+++ Records for processing
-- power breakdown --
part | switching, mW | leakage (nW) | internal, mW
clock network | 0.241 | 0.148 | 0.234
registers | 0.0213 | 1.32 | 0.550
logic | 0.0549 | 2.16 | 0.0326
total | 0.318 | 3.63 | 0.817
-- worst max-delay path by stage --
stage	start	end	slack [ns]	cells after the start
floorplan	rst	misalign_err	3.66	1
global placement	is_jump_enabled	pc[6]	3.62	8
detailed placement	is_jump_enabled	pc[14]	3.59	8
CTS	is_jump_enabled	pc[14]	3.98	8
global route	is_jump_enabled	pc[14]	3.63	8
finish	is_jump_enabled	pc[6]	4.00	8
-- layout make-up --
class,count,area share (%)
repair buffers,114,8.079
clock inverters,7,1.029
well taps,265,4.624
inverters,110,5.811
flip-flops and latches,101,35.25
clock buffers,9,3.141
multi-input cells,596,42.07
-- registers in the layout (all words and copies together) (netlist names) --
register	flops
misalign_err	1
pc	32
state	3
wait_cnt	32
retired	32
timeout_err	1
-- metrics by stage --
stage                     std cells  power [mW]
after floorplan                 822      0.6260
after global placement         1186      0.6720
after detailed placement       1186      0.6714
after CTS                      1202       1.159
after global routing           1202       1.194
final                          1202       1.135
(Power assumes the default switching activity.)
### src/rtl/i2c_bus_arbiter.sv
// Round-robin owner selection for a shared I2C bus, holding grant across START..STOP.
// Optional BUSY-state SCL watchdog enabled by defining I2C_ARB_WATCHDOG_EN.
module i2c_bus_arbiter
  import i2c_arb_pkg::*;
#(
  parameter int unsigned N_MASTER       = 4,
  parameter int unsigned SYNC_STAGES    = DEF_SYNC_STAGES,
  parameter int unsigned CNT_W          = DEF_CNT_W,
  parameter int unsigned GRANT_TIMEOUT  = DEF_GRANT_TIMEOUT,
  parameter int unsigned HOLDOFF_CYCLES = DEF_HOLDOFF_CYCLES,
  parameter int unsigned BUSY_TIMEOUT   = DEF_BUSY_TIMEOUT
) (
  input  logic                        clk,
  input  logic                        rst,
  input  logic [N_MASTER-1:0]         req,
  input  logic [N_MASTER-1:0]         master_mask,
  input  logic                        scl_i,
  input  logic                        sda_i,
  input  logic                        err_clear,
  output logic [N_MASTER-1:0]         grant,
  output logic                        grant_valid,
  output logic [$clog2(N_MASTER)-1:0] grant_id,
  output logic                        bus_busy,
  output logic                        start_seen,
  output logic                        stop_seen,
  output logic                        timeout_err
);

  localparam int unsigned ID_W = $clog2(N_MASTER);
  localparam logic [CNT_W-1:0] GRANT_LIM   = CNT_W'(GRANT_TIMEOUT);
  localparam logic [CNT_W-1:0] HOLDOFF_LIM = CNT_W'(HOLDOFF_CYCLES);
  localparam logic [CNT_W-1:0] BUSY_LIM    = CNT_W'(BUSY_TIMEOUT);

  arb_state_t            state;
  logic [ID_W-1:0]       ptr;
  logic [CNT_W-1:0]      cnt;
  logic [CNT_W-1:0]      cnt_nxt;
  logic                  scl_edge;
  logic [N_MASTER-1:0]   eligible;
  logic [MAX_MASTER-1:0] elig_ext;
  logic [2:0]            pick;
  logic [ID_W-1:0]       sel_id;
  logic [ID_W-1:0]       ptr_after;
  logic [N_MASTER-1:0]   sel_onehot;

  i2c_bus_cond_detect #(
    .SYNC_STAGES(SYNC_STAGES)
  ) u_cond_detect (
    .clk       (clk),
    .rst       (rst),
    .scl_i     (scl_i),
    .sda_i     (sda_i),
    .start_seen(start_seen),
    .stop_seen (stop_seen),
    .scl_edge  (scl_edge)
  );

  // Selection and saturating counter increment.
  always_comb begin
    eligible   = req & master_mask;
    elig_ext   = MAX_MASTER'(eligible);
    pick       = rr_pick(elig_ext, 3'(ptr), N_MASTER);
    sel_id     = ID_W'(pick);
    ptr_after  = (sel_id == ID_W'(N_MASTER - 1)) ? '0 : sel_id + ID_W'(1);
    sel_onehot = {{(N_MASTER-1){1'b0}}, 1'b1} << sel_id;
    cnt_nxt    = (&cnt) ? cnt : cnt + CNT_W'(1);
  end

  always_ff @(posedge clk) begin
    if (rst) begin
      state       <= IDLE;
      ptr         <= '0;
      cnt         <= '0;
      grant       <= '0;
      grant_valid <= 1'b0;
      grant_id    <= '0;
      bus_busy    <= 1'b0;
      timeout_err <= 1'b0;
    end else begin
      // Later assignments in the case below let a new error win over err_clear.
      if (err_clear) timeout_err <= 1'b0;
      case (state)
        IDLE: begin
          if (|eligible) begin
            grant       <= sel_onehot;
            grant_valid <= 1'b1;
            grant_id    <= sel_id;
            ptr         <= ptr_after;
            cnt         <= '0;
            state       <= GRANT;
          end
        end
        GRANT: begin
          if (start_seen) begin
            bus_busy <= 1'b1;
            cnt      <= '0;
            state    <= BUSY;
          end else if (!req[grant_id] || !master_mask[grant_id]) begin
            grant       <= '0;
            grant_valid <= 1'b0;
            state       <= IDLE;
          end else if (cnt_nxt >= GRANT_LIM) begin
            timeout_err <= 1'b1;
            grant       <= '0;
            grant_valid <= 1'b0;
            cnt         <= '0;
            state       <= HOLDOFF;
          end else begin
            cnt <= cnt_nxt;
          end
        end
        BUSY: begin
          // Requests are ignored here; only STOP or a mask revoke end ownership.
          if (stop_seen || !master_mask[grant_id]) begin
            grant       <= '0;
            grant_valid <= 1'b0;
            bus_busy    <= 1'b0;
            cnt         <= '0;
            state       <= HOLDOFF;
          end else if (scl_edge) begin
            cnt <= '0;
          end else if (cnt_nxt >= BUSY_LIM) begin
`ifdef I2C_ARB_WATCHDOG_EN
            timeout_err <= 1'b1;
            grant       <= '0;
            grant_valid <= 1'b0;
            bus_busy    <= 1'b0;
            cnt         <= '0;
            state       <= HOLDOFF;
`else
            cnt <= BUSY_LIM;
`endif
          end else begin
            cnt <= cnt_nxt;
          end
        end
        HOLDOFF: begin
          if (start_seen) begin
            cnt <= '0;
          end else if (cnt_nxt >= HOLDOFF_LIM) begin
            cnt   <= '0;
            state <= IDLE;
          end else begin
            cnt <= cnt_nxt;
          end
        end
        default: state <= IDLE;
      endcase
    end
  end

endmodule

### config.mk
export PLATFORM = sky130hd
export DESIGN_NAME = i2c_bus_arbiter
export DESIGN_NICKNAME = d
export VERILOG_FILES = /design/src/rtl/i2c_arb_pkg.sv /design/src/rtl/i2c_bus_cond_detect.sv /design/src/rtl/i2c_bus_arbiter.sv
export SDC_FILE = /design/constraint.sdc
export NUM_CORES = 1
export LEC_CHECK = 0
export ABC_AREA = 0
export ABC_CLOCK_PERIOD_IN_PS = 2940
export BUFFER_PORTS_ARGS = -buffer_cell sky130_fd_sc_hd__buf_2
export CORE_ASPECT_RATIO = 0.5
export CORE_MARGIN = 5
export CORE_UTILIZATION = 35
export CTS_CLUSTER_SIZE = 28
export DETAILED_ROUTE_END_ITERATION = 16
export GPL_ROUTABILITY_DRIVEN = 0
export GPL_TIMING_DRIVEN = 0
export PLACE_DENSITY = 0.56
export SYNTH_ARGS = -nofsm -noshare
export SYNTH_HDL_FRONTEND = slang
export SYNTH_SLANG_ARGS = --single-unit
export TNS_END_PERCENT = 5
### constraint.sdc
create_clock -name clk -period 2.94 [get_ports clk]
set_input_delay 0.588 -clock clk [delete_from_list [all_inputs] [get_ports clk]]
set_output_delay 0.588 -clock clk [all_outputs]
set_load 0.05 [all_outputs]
++++++
### Brief:
Your output should be an exact copy of the lines from the top of the listing above to the line with "-- layout make-up", both ends included.

### Answer to this task:
-- power breakdown --
part | switching, mW | leakage (nW) | internal, mW
clock network | 0.241 | 0.148 | 0.234
registers | 0.0213 | 1.32 | 0.550
logic | 0.0549 | 2.16 | 0.0326
total | 0.318 | 3.63 | 0.817
-- worst max-delay path by stage --
stage	start	end	slack [ns]	cells after the start
floorplan	rst	misalign_err	3.66	1
global placement	is_jump_enabled	pc[6]	3.62	8
detailed placement	is_jump_enabled	pc[14]	3.59	8
CTS	is_jump_enabled	pc[14]	3.98	8
global route	is_jump_enabled	pc[14]	3.63	8
finish	is_jump_enabled	pc[6]	4.00	8
-- layout make-up --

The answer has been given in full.